Silver mesh: This one has antimicrobial properties to help deal with harmful particles commonly found in households with pets.
Carbon filter: This filter allows the Winix WAC9500 to be one of the best air purifiers for pet odors since it’s washable. You can clean it as often as you wish to make sure it’s always operating at it’s peak.
PlasmaWave ionizer: An ionizer is an excellent way of removing bad odors, like cat and dog smells from the air. Any machine with one of these inside would make an excellent air purifier for pet smells.However, the ionizer is not always safe for users with lung problems. Thankfully, it’s optional.
This air purifier seems to be packed with smart features making it very convenient to use. It comes with a remote control to help you adjust the options with just a few clicks.
The air quality sensor adjusts the purifier’s operation to deal with the pollution levels in the room. An odor sensor is available as well. However, it doesn’t detect pet odors. It usually works for strong kitchen smells.
The air purifier is rather quiet, especially when on low fan settings so it can readily be used in bedrooms. It comes with a sleep mode as well, however, while it lowers the fan speed the lights don’t go completely off.The sensors tell you when it’s time to replace filters while the timer allows you to adjust the air purifier operation according to your schedule.
- Filters that deal with pet dander and odors
- Air quality sensor
- Bulky design
- Lights stay on in sleep mode
Overall, the Winix WAC9500 is a great air cleaner for pets and their owners. While it has all that you need to deal with pet dander and odors, its design leaves much to be desired. However, it comes with a moderate price tag and can be a suitable choice for pet owners with a tight budget.
After studying the subject and reviewing many models, I can honestly say that the number one air purifier for pet smells is the Alen Breathesmart. It has all the necessary features of a perfect dander-fighting unit when fitted with the optional HEPA Odor cell filter and it does the job whilst looking sleek and offering useful smart sensor options.

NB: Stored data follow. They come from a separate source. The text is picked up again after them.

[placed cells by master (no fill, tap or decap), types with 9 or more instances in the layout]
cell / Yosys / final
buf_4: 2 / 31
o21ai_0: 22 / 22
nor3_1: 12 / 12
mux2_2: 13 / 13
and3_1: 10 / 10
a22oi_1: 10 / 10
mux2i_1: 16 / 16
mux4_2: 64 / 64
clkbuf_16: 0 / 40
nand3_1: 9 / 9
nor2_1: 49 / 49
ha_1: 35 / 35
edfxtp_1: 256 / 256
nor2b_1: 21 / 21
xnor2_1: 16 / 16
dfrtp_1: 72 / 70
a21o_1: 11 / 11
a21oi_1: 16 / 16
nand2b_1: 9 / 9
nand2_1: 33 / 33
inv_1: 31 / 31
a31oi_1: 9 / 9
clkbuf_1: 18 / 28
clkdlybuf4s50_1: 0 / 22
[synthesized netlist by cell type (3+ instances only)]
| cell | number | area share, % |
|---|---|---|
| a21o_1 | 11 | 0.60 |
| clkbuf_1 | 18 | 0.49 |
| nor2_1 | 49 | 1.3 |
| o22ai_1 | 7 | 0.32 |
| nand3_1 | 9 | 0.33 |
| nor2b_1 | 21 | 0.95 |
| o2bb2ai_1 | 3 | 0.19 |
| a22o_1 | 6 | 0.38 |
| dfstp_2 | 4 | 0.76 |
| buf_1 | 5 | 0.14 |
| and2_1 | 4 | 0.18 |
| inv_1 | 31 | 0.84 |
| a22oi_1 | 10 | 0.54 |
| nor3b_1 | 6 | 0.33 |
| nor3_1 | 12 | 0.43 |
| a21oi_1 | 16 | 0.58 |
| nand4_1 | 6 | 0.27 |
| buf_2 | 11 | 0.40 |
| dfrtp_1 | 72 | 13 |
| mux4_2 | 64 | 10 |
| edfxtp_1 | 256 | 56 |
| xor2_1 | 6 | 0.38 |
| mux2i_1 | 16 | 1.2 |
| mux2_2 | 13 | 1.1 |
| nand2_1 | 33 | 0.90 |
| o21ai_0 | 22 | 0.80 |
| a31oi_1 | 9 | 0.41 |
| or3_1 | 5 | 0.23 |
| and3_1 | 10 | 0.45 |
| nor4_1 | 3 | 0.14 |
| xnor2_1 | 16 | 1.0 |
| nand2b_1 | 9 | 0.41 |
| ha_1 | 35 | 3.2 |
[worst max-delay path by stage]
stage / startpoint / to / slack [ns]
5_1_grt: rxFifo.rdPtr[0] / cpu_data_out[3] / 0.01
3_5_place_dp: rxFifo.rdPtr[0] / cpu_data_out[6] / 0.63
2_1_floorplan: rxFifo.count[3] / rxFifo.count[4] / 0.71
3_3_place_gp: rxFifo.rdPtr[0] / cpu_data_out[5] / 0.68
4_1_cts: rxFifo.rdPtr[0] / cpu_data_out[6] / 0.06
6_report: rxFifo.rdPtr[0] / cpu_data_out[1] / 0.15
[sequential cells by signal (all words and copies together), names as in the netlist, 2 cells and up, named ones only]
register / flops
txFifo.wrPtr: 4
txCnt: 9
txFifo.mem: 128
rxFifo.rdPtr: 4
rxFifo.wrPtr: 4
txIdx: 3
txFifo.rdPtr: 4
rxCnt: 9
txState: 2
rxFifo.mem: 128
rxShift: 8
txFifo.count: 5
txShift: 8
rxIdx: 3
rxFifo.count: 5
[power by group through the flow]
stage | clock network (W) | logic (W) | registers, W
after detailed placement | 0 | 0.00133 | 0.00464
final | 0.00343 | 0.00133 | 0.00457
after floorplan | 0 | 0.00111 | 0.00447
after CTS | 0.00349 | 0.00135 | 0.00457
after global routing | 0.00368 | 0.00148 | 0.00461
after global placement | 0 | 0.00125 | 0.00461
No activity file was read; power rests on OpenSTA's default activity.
==> config.mk <==
export PLATFORM = sky130hd
export DESIGN_NAME = instr_fetch_buffer
export DESIGN_NICKNAME = d
export VERILOG_FILES = /design/src/rtl/instr_fetch_buffer.sv
export SDC_FILE = /design/constraint.sdc
export NUM_CORES = 1
export LEC_CHECK = 0
export ABC_AREA = 1
export BUFFER_PORTS_ARGS = -buffer_cell sky130_fd_sc_hd__buf_2
export CORE_UTILIZATION = 53
export CTS_CLUSTER_DIAMETER = 200
export DETAILED_ROUTE_END_ITERATION = 16
export PLACE_DENSITY = 0.86
export SLEW_MARGIN = 20
export SYNTH_ARGS = -nofsm -noshare
export SYNTH_HDL_FRONTEND = slang
export SYNTH_SLANG_ARGS = --single-unit
==> constraint.sdc <==
create_clock -name clk_i -period 1.8 [get_ports clk_i]
set_clock_uncertainty 0.15 [all_clocks]
set_input_delay 0.45 -clock clk_i [delete_from_list [all_inputs] [get_ports clk_i]]
set_output_delay 0.45 -clock clk_i [all_outputs]
set_load 0.02 [all_outputs]
==> src/rtl/instr_fetch_buffer.sv <==
// Instruction queue between fetch and decode: absorbs responses under decoder
// back-pressure, drops wrong-path responses after a redirect, and raises an early stall.
module instr_fetch_buffer #(
    parameter int XLEN         = 32,
    parameter int DEPTH        = 4,
    parameter int STALL_MARGIN = 1,
    parameter int FLUSH_DROP   = 1
) (
    input  logic                       clk_i,
    input  logic                       rst_ni,
    input  logic                       fetch_valid_i,
    input  logic [XLEN-1:0]            fetch_pc_i,
    input  logic [XLEN-1:0]            fetch_instr_i,
    output logic                       fetch_ready_o,
    output logic                       stall_o,
    input  logic                       flush_i,
    output logic                       instr_valid_o,
    output logic [XLEN-1:0]            instr_pc_o,
    output logic [XLEN-1:0]            instr_o,
    output logic                       instr_fault_o,
    input  logic                       instr_ready_i,
    output logic [$clog2(DEPTH+1)-1:0] count_o
);
    localparam int PTR_W = $clog2(DEPTH);
    localparam int CNT_W = $clog2(DEPTH+1);

    localparam logic [CNT_W:0] DEPTH_C  = (CNT_W+1)'(DEPTH);
    localparam logic [CNT_W:0] MARGIN_C = (CNT_W+1)'(STALL_MARGIN);
    localparam logic [2:0]     DROP_C   = 3'(FLUSH_DROP);

    logic [XLEN-1:0]  pc_q    [DEPTH];
    logic [XLEN-1:0]  instr_q [DEPTH];
    logic             fault_q [DEPTH];

    logic [PTR_W-1:0] wr_ptr_q, wr_ptr_d;
    logic [PTR_W-1:0] rd_ptr_q, rd_ptr_d;
    logic [CNT_W-1:0] count_q, count_d;
    logic [2:0]       drop_cnt_q, drop_cnt_d;

    logic             dropping;
    logic             push;
    logic             pop;
    logic [CNT_W:0]   free_slots;

    assign dropping      = (drop_cnt_q != 3'd0);
    assign fetch_ready_o = (count_q < CNT_W'(DEPTH)) | dropping;
    assign instr_valid_o = (count_q != '0) & ~flush_i;

    assign push = fetch_valid_i & fetch_ready_o & ~flush_i & ~dropping;
    assign pop  = instr_valid_o & instr_ready_i;

    // One extra bit so the subtraction can never wrap for any legal margin.
    assign free_slots = DEPTH_C - {1'b0, count_q};
    assign stall_o    = (free_slots <= MARGIN_C);

    assign instr_pc_o    = pc_q[rd_ptr_q];
    assign instr_o       = instr_q[rd_ptr_q];
    assign instr_fault_o = fault_q[rd_ptr_q];
    assign count_o       = count_q;

    always_comb begin
        wr_ptr_d   = wr_ptr_q;
        rd_ptr_d   = rd_ptr_q;
        count_d    = count_q;
        drop_cnt_d = drop_cnt_q;
        if (flush_i) begin
            wr_ptr_d   = '0;
            rd_ptr_d   = '0;
            count_d    = '0;
            drop_cnt_d = DROP_C;
        end else begin
            if (push) wr_ptr_d = wr_ptr_q + PTR_W'(1);
            if (pop)  rd_ptr_d = rd_ptr_q + PTR_W'(1);
            if (push && !pop)      count_d = count_q + CNT_W'(1);
            else if (pop && !push) count_d = count_q - CNT_W'(1);
            if (dropping) drop_cnt_d = drop_cnt_q - 3'd1;
        end
    end

    always_ff @(posedge clk_i or negedge rst_ni) begin
        if (!rst_ni) begin
            wr_ptr_q   <= '0;
            rd_ptr_q   <= '0;
            count_q    <= '0;
            drop_cnt_q <= '0;
        end else begin
            wr_ptr_q   <= wr_ptr_d;
            rd_ptr_q   <= rd_ptr_d;
            count_q    <= count_d;
            drop_cnt_q <= drop_cnt_d;
        end
    end

    always_ff @(posedge clk_i or negedge rst_ni) begin
        if (!rst_ni) begin
            for (int i = 0; i < DEPTH; i++) begin
                pc_q[i]    <= '0;
                instr_q[i] <= '0;
                fault_q[i] <= 1'b0;
            end
        end else if (push) begin
            pc_q[wr_ptr_q]    <= fetch_pc_i;
            instr_q[wr_ptr_q] <= fetch_instr_i;
            fault_q[wr_ptr_q] <= (fetch_pc_i[1:0] != 2'b00);
        end
    end

endmodule

== Word level (Yosys, flattened, before mapping) ==
Index checks and enable logic that the tools add are counted.

* Add/sub/neg operators: 6
* Reductions and logical operators: 12
* Muxes and demuxes: 25
* Order comparisons: 5
* Bitwise operators: 10

{| class="wikitable"
|+ Operators by type and width
! kind !! number
|-
| $bwmux W128 || 2
|-
| $mux W32 || 5
|-
| $bmux W32 S2 || 2
|-
| $demux W32 S2 || 1
|-
| $mux W3 || 5
|-
| $reduce_bool A3 Y1 || 3
|-
| $mux W2 || 4
|-
| $reduce_bool A2 Y1 || 4
|-
| $ge A3 B3 Y1 const B || 2
|-
| $not A2 Y3 || 2
|-
| $sub A3 B1 Y3 const B || 2
|-
| $and A1 B1 Y1 || 5
|-
| $add A2 B1 Y2 const B || 2
|-
| $bwmux W4 || 1
|-
| $le A4 B1 Y1 const B || 1
|-
| $sub A3 B3 Y4 const A || 1
|-
| $add A3 B1 Y3 const B || 1
|-
| $logic_and A1 B1 Y1 || 3
|-
| $lt A3 B1 Y1 const B || 1
|-
| $lt A3 B3 Y1 const B || 1
|-
| $mux W1 || 3
|-
| $bmux W1 S2 || 1
|-
| $demux W1 S2 || 1
|-
| $logic_not A1 Y1 || 2
|-
| other kinds (2) || 3
|}

* Logic and storage cells: 74
* Register bits: 270
* Output and inout bits: 71
* Input port bits: 69

== Depth between registers and ports, before layout ==
Gate-level depths: netlist (run 1).

* Word-level depth: 10
* Depth in mapped cells: 12
* Gate-level depth less buffers: 12

== Worst setup path before layout (run 1) ==
No wires, ideal clock.

* Kind: flip-flop to flip-flop
* Start point: register count_q[2], in the netlist count_o[2]
* End point: register count_q[2], in the netlist count_o[2]
* Clock period less this slack: 2.315 ns
* Library setup time: 0.124 ns
* Path slack: -0.515 ns
* Stages on the path, launching flop included: 12
* Required time: 1.526 ns
* Path buffers: 0
* Data arrival time: 2.041 ns
* Cells stage by stage: dfrtp_1 > inv_1 > ha_1 > nor2_1 > nand2_1 > nand2_1 > inv_1 > fa_1 > inv_1 > nand3_1 > nand2_1 > o21bai_1

* Elaborated cells on any way between the ends: 18
* Those cells by class: add/sub: 2; order compare: 1; mux: 3; bitwise: 6; reduce/logical: 6

{| class="wikitable"
|+ RTL lines
! element !! RTL line !! source
|-
| start, declared || 37 || <nowiki>logic [CNT_W-1:0] count_q, count_d;</nowiki>
|-
| start signal, assigned || 89 || <nowiki>count_q <= count_d;</nowiki>
|-
| $reduce_bool A3 Y1 (*) || 47 || <nowiki>assign instr_valid_o = (count_q != '0) & ~flush_i;</nowiki>
|-
| $and A1 B1 Y1 (*) || 47 ||
|-
| via instr_valid_o || 17 || <nowiki>output logic instr_valid_o,</nowiki>
|-
| $and A1 B1 Y1 (*) || 50 || <nowiki>assign pop = instr_valid_o & instr_ready_i;</nowiki>
|-
| $logic_not A1 Y1 || 74 || <nowiki>if (push && !pop) count_d = count_q + CNT_W'(1);</nowiki>
|-
| $logic_and A1 B1 Y1 || 74 ||
|-
| $mux W3 || 74 ||
|-
| $mux W3 || 66 || <nowiki>if (flush_i) begin</nowiki>
|}

The timed path passes the listed nets; every way through them passes the cells marked *. The select of a mux whose other input is x is not followed.
A chain may end at the register's enable or synchronous reset.

== Worst setup path in the final report (run 1) ==
* Start point: register rd_ptr_q[0]
* End point: output port instr_pc_o[30]

* Cells in the longest elaborated chain, start to end: 4

{| class="wikitable"
|+ Ends and longest elaborated chain
! element !! RTL line !! source
|-
| start, declared || 36 || <nowiki>logic [PTR_W-1:0] rd_ptr_q, rd_ptr_d;</nowiki>
|-
| start signal, assigned || 88 || <nowiki>rd_ptr_q <= rd_ptr_d;</nowiki>
|-
| $not A2 Y3 (implied by the code) || 56 || <nowiki>assign instr_pc_o = pc_q[rd_ptr_q];</nowiki>
|-
| $bmux W32 S2 || 56 ||
|-
| $mux W32 (implied by the code) (2 in a row) || 56 ||
|-
| end, declared || 18 || <nowiki>output logic [XLEN-1:0] instr_pc_o,</nowiki>
|}

No other way between the ends. The select of a mux whose other input is x is not followed.

==> results of run 1 <==
## flip-flops by register name, indices dropped and copies added, names as in the netlist
| signal | flops |
|---|---|
| drop_cnt_q | 3 |
| rd_ptr_q | 2 |
| fault_q | 4 |
| wr_ptr_q | 2 |
| count_o | 3 |
| instr_q | 128 |
| pc_q | 128 |
## repair_timing
action                     CTS  global route
pin swaps                   16            13
cloned                       4             9
hold endpoints to repair    36             0
setup endpoints to repair  333           334
gates resized for setup    170           243
buffers inserted             3             4
hold buffers                 1             0
## synthesized netlist by cell type
| master | n | area share |
|---|---|---|
| o21ai_0 | 384 | 0.17 |
| nand2_1 | 283 | 0.091 |
| dfrtp_1 | 270 | 0.58 |
| nor2_1 | 134 | 0.043 |
| inv_1 | 79 | 0.025 |
| o22ai_1 | 66 | 0.035 |
| clkbuf_1 | 56 | 0.018 |
| buf_2 | 38 | 0.016 |
| o21ai_1 | 12 | 0.0052 |
| ha_1 | 7 | 0.0075 |
| buf_6 | 4 | 0.0039 |
| nand3_1 | 3 | 0.0013 |
| a21oi_1 | 2 | 0.00086 |
| o31ai_1 | 2 | 0.0013 |
| fa_1 | 1 | 0.0017 |
| inv_2 | 1 | 0.00032 |
| nor2_4 | 1 | 0.00097 |
| nor3_1 | 1 | 0.00043 |
| o21a_1 | 1 | 0.00065 |
| o21bai_1 | 1 | 0.00065 |
## worst max-delay path by stage
stage	startpoint	end	slack (ns)
floorplan	count_o[2]	count_o[2]	-0.12
global placement	rd_ptr_q[0]	instr_pc_o[10]	-0.23
detailed placement	rd_ptr_q[0]	instr_pc_o[4]	-0.31
CTS	rd_ptr_q[0]	instr_pc_o[23]	-0.72
global route	rd_ptr_q[0]	instr_o[21]	-0.70
finish	rd_ptr_q[0]	instr_pc_o[30]	-0.68
## worst max-delay path, delay by kind of cell (launching register included)
family / cells / cell delay [ns]
flip-flops: 1 / 0.56
buffers and inverters: 2 / 0.36
AO/OA/AOI/OAI: 2 / 0.39
## per-stage QoR
stage               cell area (µm²)  setup TNS, ns
finish                        15600         -50.21
floorplan                     12100         -0.175
global placement              13500          -9.21
global route                  15600         -75.96
CTS                           15000         -46.62
detailed placement            13500         -22.05
## kinds of logic (layout without fill, tap and decap cells)
family          count (synthesis)  in the layout  synth area share
buf+inv                       178            346            0.0641
simple gates                  422            422             0.137
flops                         270            270             0.580
fa+ha+maj                       8              8           0.00924
compound gates                468            468             0.209
other cells                     0              1                 0
## per-layer routing
metal | vias up | wire (µm)
met5 | - | 0
met4 | 0 | 1170
met3 | 112 | 2430
met2 | 519 | 16700
met1 | 5160 | 13600
li1 | 4789 | -
## cell type report
cell class,count,area [µm²]
Sequential cell,270,6770
Tap cell,275,344
Inverter,80,323
Clock buffer,43,838
Multi-Input combinational cell,898,5020
Fill cell,1362,5710
Antenna cell,1,2.50
Timing Repair Buffer,215,2230
Clock inverter,8,51.3
## power by group through the flow
stage / logic (mW) / registers, mW / clock network (mW)
final: 10.8 / 8.10 / 5.57
after global routing: 11.5 / 8.21 / 5.90
after CTS: 9.54 / 7.88 / 5.62
after detailed placement: 7.89 / 7.90 / 0
after global placement: 7.67 / 7.86 / 0
after floorplan: 5.51 / 7.78 / 0
==> results by group, run 1 <==
Finish
  • Finished Layout Cells: 1790
  • Final core occ: 0.732
  • Commonest non-fill, non-tap cells in the layout: 271 x nand2_1, 265 x dfrtp_1, 233 x o21ai_0, 138 x o21ai_1, 80 x nor2_1
  • Commonest non-fill, non-tap cell in the layout: nand2_1
  • Share of layout cells above drive strength 1: 0.287
  • Fin nets: roughly 1600
  • Synth-to-layout area growth: 33.8%

Drt
  • Via density: 5.91
  • Via count: 10580
  • Post-DRT Antenna Nets: 0
  • DRC: 0
  • DR WL/cell: between 15 and 20 µm
  • Final WL: between 30000 and 40000 µm
  • Drt initial violations: ~970
  • DRT Pass-1 Iters: 5

Placement
  • # port buffers: 139
  • Dpl ws: -0.306 ns
  • Hpwl dp: ~18000 µm
  • Routability cong.: roughly 0.8
  • Placed cells: between 1500 and 2000

CTS
  • Total CTS buffers: 28
  • CTS H-Tree Depth: 1
  • Worst-path clk slew: 0.06 ns
  • CTS Sinks: 270
  • Max Root-Sink Buffers: 3
  • Clk_lat worst skew: 0.53 ns
  • Clk root buf: clkbuf_16
  • CTS tree: built

STA
  • Relative slew margins: 0.687
  • Fmax: 404 MHz
  • Final setup fails: a little over 300
  • Worst Max-Slew Pin Slew: 0.470 ns
  • RSZ-0062 raised after global routing: yes
  • Period minus WS final: 2.48 ns
  • Hold Vio Cnt, Final: 0
  • Fin. max-slew vios: 0
  • Period utilisation layout: 1.38
  • Worst setup margin: -0.677 ns
  • Fin Hold WS: 0.0659 ns

Critical path
  • WS Path Type: reg -> out
  • Cell Chain, Critical Path: buf_16 > o21ai_0 > o22ai_2 > buf_6
  • Worst r2r path cells: 10
  • Req. time, crit path: 1.20 ns
  • CP max stage cell: dfrtp_4
  • R2R Path Start: drop_cnt_q[0]
  • Startpoint types: register
  • Arr. time, crit path: 1.88 ns
  • Crit. End Element: output port
  • Reg2reg end: instr_q[85]
  • CP max FO: 40
  • Worst path max stage delay: 0.56 ns
  • Reg2reg setup slack: -0.14 ns

Synth
  • Sequential area share after synthesis: 0.580
  • Synthesized instance count: 1346
  • Yosys cell types: 20
  • Syn Area/Cell: 8.65 µm²
  • Synth Cell Area: ~12000 µm²
  • Syn nets: between 1000 and 1500
  • #FFs+latches synth: 270
  • YS warnings: 0

Die
  • Row cnt: 53
  • Die ar.: 22600 µm²
  • I/O pin total: 140
  • Core area: 21300 µm²
  • Die span in y: ~150 µm
  • Initial Util: 0.547
  • Die width: 150 µm

Power and ir drop
  • NetSw: 9.18 mW
  • P_int: 15.3 mW
  • Design Power: 24.4 mW
  • Flop pwr share: 0.332
  • Peak VDD IR: around 0.0011 V
  • P per Cell Area: ~1600 nW/µm²
  • Comb pwr share: 0.440
  • Leakage power: 7.52 nW
  • Clock network fraction of total power: 0.228
  • Switching share of power: 0.375

GRT
  • Pin count of the biggest net entering global routing: 54
  • Vias in the first global route: 10249
  • Global-route met2 utilization: 0.482
  • GRT overflow: 0
  • GR peak layer: met2
  • First-pass GRT wire length: between 50000 and 60000 µm
  • GR Layer Usage met1: 0.373
  • Overall routing resource usage: 0.284
  • Met3 usage: 0.0406
  • Initial antenna violation count: 0

Hold path
  • Hold path startpoint: fetch_instr_i[18]
  • Hold path depth: 3
  • Hold Path Class: in -> reg
  • Endpoint, Worst Hold: instr_q[82]

Run
  • Max-cap violations: 0

Run status
  • Status: complete, but fails checks
  • Failing checks: setup timing
Power figures use the tool's default switching activity.
==> inputs of run 2 (changes only) <==
BUFFER_PORTS_ARGS = -buffer_cell sky130_fd_sc_hd__buf_4   (was -buffer_cell sky130_fd_sc_hd__buf_2)
==> results by group, run 2 (synthesis gave the netlist of run 1 again) <==
Critical path
  • Startpoint types: register (unchanged)
  • Levels on crit path: 5 (was 4)
  • Reg2reg setup slack: -0.44 ns (was -0.14 ns)
  • Reg2reg end: pc_q[19] (was instr_q[85])
  • CP max stage cell: dfrtp_4 (unchanged)
  • Arr. time, crit path: 1.95 ns (was 1.88 ns)
  • Crit. End Element: output port (unchanged)
  • Worst r2r path cells: 11 (was 10)
  • Delay-heaviest family, CP: flip-flops (unchanged)
  • R2R Path Start: drop_cnt_q[0] (unchanged)
  • Cell Chain, Critical Path: inv_8 > buf_16 > o21ai_0 > o22ai_2 > buf_6 (was buf_16 > o21ai_0 > o22ai_2 > buf_6)
  • WS Path Type: reg -> out (unchanged)
  • CP Launch Point: rd_ptr_q[0] (unchanged)
  • Req. time, crit path: 1.20 ns (about the same)
  • CP bufs+invs: 3 (was 2)
  • CP max FO: 50 (was 40)
  • Worst path max stage delay: 0.54 ns (was 0.56 ns)
  • Worst setup path endpoint: instr_o[5] (was instr_pc_o[30])

CTS
  • CTS Sinks: 270 (unchanged)
  • CTS H-Tree Depth: 1 (unchanged)
  • Total CTS buffers: 28 (unchanged)
  • Clk_lat worst skew: 0.54 ns (was 0.53 ns)
  • Worst-path clk slew: 0.07 ns (was 0.06 ns)
  • CTS tree: built (unchanged)
  • Max Root-Sink Buffers: 3 (unchanged)
  • Clk root buf: clkbuf_16 (unchanged)

STA
  • Worst Max-Slew Pin Slew: 0.778 ns (was 0.470 ns)
  • Period minus WS final: 2.55 ns (was 2.48 ns)
  • Final setup fails: 336 (was 302)
  • Fmax: 392 MHz (was 404 MHz)
  • Worst setup margin: -0.754 ns (was -0.677 ns)
  • Fin. max-slew vios: 0 (unchanged)
  • Hold Vio Cnt, Final: 0 (unchanged)
  • RSZ-0062 raised after global routing: yes (unchanged)
  • Fin Hold WS: 0.0538 ns (was 0.0659 ns)
  • Relative slew margins: 0.481 (was 0.687)
  • Period utilisation layout: 1.42 (was 1.38)

Finish
  • Commonest non-fill, non-tap cells in the layout: 265 x dfrtp_1, 257 x o21ai_0, 233 x nand2_1, 131 x buf_4, 128 x nor2_1 (was 271 x nand2_1, 265 x dfrtp_1, 233 x o21ai_0, 138 x o21ai_1, 80 x nor2_1)
  • Fin nets: 1610 (was 1570)
  • Area of the multi-input gates: 5280 µm² (was 5020 µm²)
  • Register area: 6770 µm² (unchanged)
  • Layout fillers: 1188 (was 1362)
  • Synth-to-layout area growth: 43.0% (was 33.8%)
  • Antenna fix cells: 0 (was 1)
  • Commonest non-fill, non-tap cell in the layout: dfrtp_1 (was nand2_1)
  • Regs by FF count: instr_q x128, pc_q x128, fault_q x4 (unchanged)
  • Share of layout cells above drive strength 1: 0.314 (was 0.287)

Placement
  • Dpl ws: -0.153 ns (was -0.306 ns)
  • Routability cong.: 0.811 (was 0.808)
  • Hpwl dp: 18700 µm (was 18200 µm)
  • # port buffers: 139 (unchanged)

Drt
  • Via density: 6.09 (was 5.91)
  • DR WL/cell: 20.9 µm (was 18.9 µm)
  • Via count: 11126 (was 10580)
  • DRT Pass-1 Iters: 7 (was 5)
  • DRC: 0 (unchanged)
  • Final WL: 38200 µm (was 33900 µm)
  • Drt initial violations: 1073 (was 965)
  • Post-DRT Antenna Nets: 0 (unchanged)

Die
  • Core area: 21300 µm² (unchanged)
  • Row cnt: 53 (unchanged)
  • Initial Util: 0.547 (unchanged)
  • Die ar.: 22600 µm² (unchanged)
  • Die width: 150 µm (unchanged)
  • Die span in y: 150 µm (unchanged)
  • I/O pin total: 140 (unchanged)

Run status
  • Failing checks: setup timing (unchanged)
  • Status: complete, but fails checks (unchanged)

GRT
  • Initial antenna violation count: 0 (unchanged)
  • Pin count of the biggest net entering global routing: 68 (was 54)
  • Overall routing resource usage: 0.270 (was 0.284)
  • GRT overflow: 0 (unchanged)
  • Vias in the first global route: 9974 (was 10249)
  • First-pass GRT wire length: 48800 µm (was 50900 µm)

Power and ir drop
  • P per Cell Area: 1420 nW/µm² (was 1570 nW/µm²)
  • Leakage power: 7.99 nW (was 7.52 nW)
  • Peak VDD IR: 0.00114 V (was 0.00106 V)

Run
  • Max-cap violations: 0 (unchanged)

Hold path
  • Hold Path Class: in -> reg (unchanged)
-- run 2: cell types whose count changed in the layout (fill, tap and decap cells not counted), moves of 25 or more --
| cell | previous run | this run |
|---|---|---|
| buf_4 | 37 | 131 |
| buf_2 | 77 | 0 |
| nor2_1 | 80 | 128 |
| o21ai_1 | 138 | 90 |
| nand2_1 | 271 | 233 |
| clkbuf_16 | 36 | 64 |
| nand2_4 | 5 | 31 |
| nor2_2 | 29 | 4 |
-- run 2: power breakdown --
| part | total (mW) | leakage (nW) | internal [mW] | switching [mW] |
|---|---|---|---|---|
| logic | 10.1 | 3.92 | 4.41 | 5.68 |
| clock network | 5.54 | 0.422 | 3.11 | 2.43 |
| registers | 7.98 | 3.65 | 7.21 | 0.768 |
| total | 23.6 | 7.99 | 14.7 | 8.88 |
-- run 2: tightest hold or removal path, stage by stage --
cell	delay (ns)
buf_4	0.08
inv_1	0.05
o21ai_1	0.12
-- run 2: area by class of cell --
type,count,area share
multi-input combinational,906,0.317
tap,275,0.0207
timing repair buffer,247,0.185
inverter,80,0.0189
clock inverter,10,0.00368
sequential,270,0.406
clock buffer,40,0.0485
-- run 2: how the worst min path moves through the flow --
| stage | from | end | slack (ns) | cells after the start |
|---|---|---|---|---|
| finish | fetch_instr_i[16] | instr_q[80] | 0.05 | 3 |
| global route | fetch_instr_i[16] | instr_q[80] | 0.06 | 3 |
| CTS | fetch_instr_i[16] | instr_q[80] | 0.04 | 3 |
| detailed placement | rst_ni | pc_q[41] | 0.23 | 1 |
| global placement | rst_ni | pc_q[41] | 0.22 | 1 |
| floorplan | rst_ni | count_o[0] | 0.004 | 0 |
-- run 2: stage by stage --
stage	std cells	utilization	area, µm²	TNS (ns)	power (mW)
after floorplan	1346	-	12100	-0.175	13.3
after global placement	1719	0.648	13800	-4.05	16.2
after detailed placement	1719	0.648	13800	-14.59	16.5
after CTS	1771	0.698	14900	-45.67	22.5
after global routing	1828	0.782	16600	-148.46	24.6
final	1828	0.782	16600	-120.06	23.6
-- run 2: what timing repair did --
action,in CTS,in global routing
setup buffers,0,9
setup endpoints to repair,333,333
pin swaps,7,16
hold buffers,1,0
resized for setup,96,239
gates cloned,1,48
hold endpoints to repair,31,0
-- run 2: layer usage --
| layer | track usage | share of wire | vias to the layer above |
|---|---|---|---|
| li1 | - | - | 4897 |
| met1 | 0.366 | 0.38 | 5410 |
| met2 | 0.446 | 0.49 | 699 |
| met3 | 0.0321 | 0.094 | 120 |
| met4 | 0.105 | 0.037 | 0 |
| met5 | 0 | 0 | - |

However, you might want to check our guide on air purifiers for asthma , if like me you also suffer from the dreaded allergies and asthma in the springtime. On that page you can find an all-rounder purifier that has the filters to suit all your requirements.
Cats and dogs like to Urinate on carpet sadly. Well, that’s how it seems anyway. Either way, through pet ownership, you’re going to have to deal with pet urine on carpet and whilst an air purifier can handle many different pet odors in the home, in many cases you will also have to tackle the root cause of the odor and dealing with cat pee in carpet is most certainly one of those times.
But fear not, managing to get rid of pet urine from the carpet or rug is not as hard as you might think. Just follow these simple steps:
- Getting hold of a vacuum with added shampooing ability seriously helps in these situations. If you don’t have one, I would suggest buying one and using it first before moving onto step 2. Not a must have, but will most definitely help.
- Next, grab some dish washing liquid from the kitchen. Mix half a teespoon with a small cup of hot water. Just be very careful that whatever detergent you use, it does not contain bleach, that’s why i say use dish soap as usually it’s safe to use on fabric and carpet.
- Then, you need to dab the solution onto the carpet using a wash cloth. Don’t rub, just dab it on generously.
- After this, get another cup of hot water, but this time don’t add anything to it. You now need to pour all of the water onto the area of carpet you’re working on in order to rinse out the solution.
- Next, grab some sponges or absorbent cloths and soak up as much of the water as you can. If you still see any left over residue from the soap, you need to go back and repeat the last step and rinse the carpet out some more.
- Finally, if you have some ammonia in the house, pour on about two tablespoons worth onto the stained area and dab it in. When you’re done, go back to sponging the area to remove as much of the dampness as you can.